(DATASET ENTRIES begins)

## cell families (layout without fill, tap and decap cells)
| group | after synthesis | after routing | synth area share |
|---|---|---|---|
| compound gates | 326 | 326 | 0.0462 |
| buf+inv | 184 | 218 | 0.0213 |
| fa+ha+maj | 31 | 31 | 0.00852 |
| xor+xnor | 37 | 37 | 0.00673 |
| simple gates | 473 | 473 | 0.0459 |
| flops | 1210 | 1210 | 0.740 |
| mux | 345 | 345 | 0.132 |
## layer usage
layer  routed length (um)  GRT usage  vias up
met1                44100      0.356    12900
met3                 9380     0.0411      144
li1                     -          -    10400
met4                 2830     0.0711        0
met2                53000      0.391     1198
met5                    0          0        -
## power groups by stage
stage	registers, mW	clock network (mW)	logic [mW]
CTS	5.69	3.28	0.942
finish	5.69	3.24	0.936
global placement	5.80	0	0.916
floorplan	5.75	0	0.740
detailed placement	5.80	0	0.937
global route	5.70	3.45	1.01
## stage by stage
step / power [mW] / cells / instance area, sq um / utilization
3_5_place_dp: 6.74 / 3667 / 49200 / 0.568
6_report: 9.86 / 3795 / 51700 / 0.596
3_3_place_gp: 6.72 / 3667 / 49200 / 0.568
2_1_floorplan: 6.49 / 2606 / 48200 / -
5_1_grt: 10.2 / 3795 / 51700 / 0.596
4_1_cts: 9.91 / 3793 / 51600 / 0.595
Source: an optimization exercise on an open RTL-to-GDS flow (aim: small area, a short achievable clock period and few clock cycles). Production flows keep margins and buffers that such runs may drop.
RTL that was checked went through simulation tests only; none was proved equivalent to the original.
Only the layout flow was run in run 1; the RTL was not checked for function there.
Power and IR drop assume default switching activity.

**flow/flow/run.sh**
```bash
#!/bin/bash
# The standard layout (standard.sh: the standard synthesis and ORFS flow) with three
# changes: plain buf_1 port buffers, no CTS dummy loads, and the setup repair aimed
# 6 ns below the clock period. Each run's full output goes to standard.log.
set -euo pipefail
bash standard.sh SETUP_SLACK_MARGIN=6 \
  "BUFFER_PORTS_ARGS=-buffer_cell sky130_fd_sc_hd__buf_1" \
  "CTS_ARGS=-sink_clustering_enable -repair_clock_nets -buf_list {sky130_fd_sc_hd__clkbuf_4 sky130_fd_sc_hd__clkbuf_8} -dont_use_dummy_load" \
  finish > standard.log 2>&1
```
**flow/standard.sh**
```bash
#!/bin/bash
# synth_recipe.tcl (not shown) runs the flow's synth.tcl, then flattens the netlist and writes it again
# the make line also repeats each setting of config.mk as NAME=value (left out here)
make -C /OpenROAD-flow-scripts/flow DESIGN_CONFIG=/design/flow/config.mk WORK_HOME=/design/flow/orfs CLKGATE_MAP_FILE= SYNTH_SCRIPT=/design/flow/synth_recipe.tcl "${@:-finish}"
```
**flow/config.mk**
```make
export PLATFORM = sky130hd
export DESIGN_NAME = dem_encoder
export DESIGN_NICKNAME = dem_encoder
export VERILOG_FILES = /design/flow/design.v
export SDC_FILE = /design/flow/constraint.sdc
export NUM_CORES = 4
export LEC_CHECK = 0
export CAP_MARGIN = 20
export CORE_MARGIN = 2
export CORE_UTILIZATION = 40
export CTS_BUF_LIST = sky130_fd_sc_hd__clkbuf_4 sky130_fd_sc_hd__clkbuf_8
export SETUP_SLACK_MARGIN = 5
export SLEW_MARGIN = 20
export TNS_END_PERCENT = 100
```
**flow/constraint.sdc**
```tcl
create_clock -name core_clock -period 10.0 [get_ports {clk}]
set_input_delay 2.0000 -clock core_clock [delete_from_list [all_inputs] [get_ports {clk}]]
set_output_delay 2.0000 -clock core_clock [all_outputs]
set_load 0.01 [all_outputs]
```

(DATASET ENTRIES ends)

TASK REQUIREMENTS: What you output must be the lines from the opening of the material above up to and including the line with "5_1_grt: 10.2 / 3795 / 51700 / 0.596", reproduced exactly.

OUTPUT BELOW:
## cell families (layout without fill, tap and decap cells)
| group | after synthesis | after routing | synth area share |
|---|---|---|---|
| compound gates | 326 | 326 | 0.0462 |
| buf+inv | 184 | 218 | 0.0213 |
| fa+ha+maj | 31 | 31 | 0.00852 |
| xor+xnor | 37 | 37 | 0.00673 |
| simple gates | 473 | 473 | 0.0459 |
| flops | 1210 | 1210 | 0.740 |
| mux | 345 | 345 | 0.132 |
## layer usage
layer  routed length (um)  GRT usage  vias up
met1                44100      0.356    12900
met3                 9380     0.0411      144
li1                     -          -    10400
met4                 2830     0.0711        0
met2                53000      0.391     1198
met5                    0          0        -
## power groups by stage
stage	registers, mW	clock network (mW)	logic [mW]
CTS	5.69	3.28	0.942
finish	5.69	3.24	0.936
global placement	5.80	0	0.916
floorplan	5.75	0	0.740
detailed placement	5.80	0	0.937
global route	5.70	3.45	1.01
## stage by stage
step / power [mW] / cells / instance area, sq um / utilization
3_5_place_dp: 6.74 / 3667 / 49200 / 0.568
6_report: 9.86 / 3795 / 51700 / 0.596
3_3_place_gp: 6.72 / 3667 / 49200 / 0.568
2_1_floorplan: 6.49 / 2606 / 48200 / -
5_1_grt: 10.2 / 3795 / 51700 / 0.596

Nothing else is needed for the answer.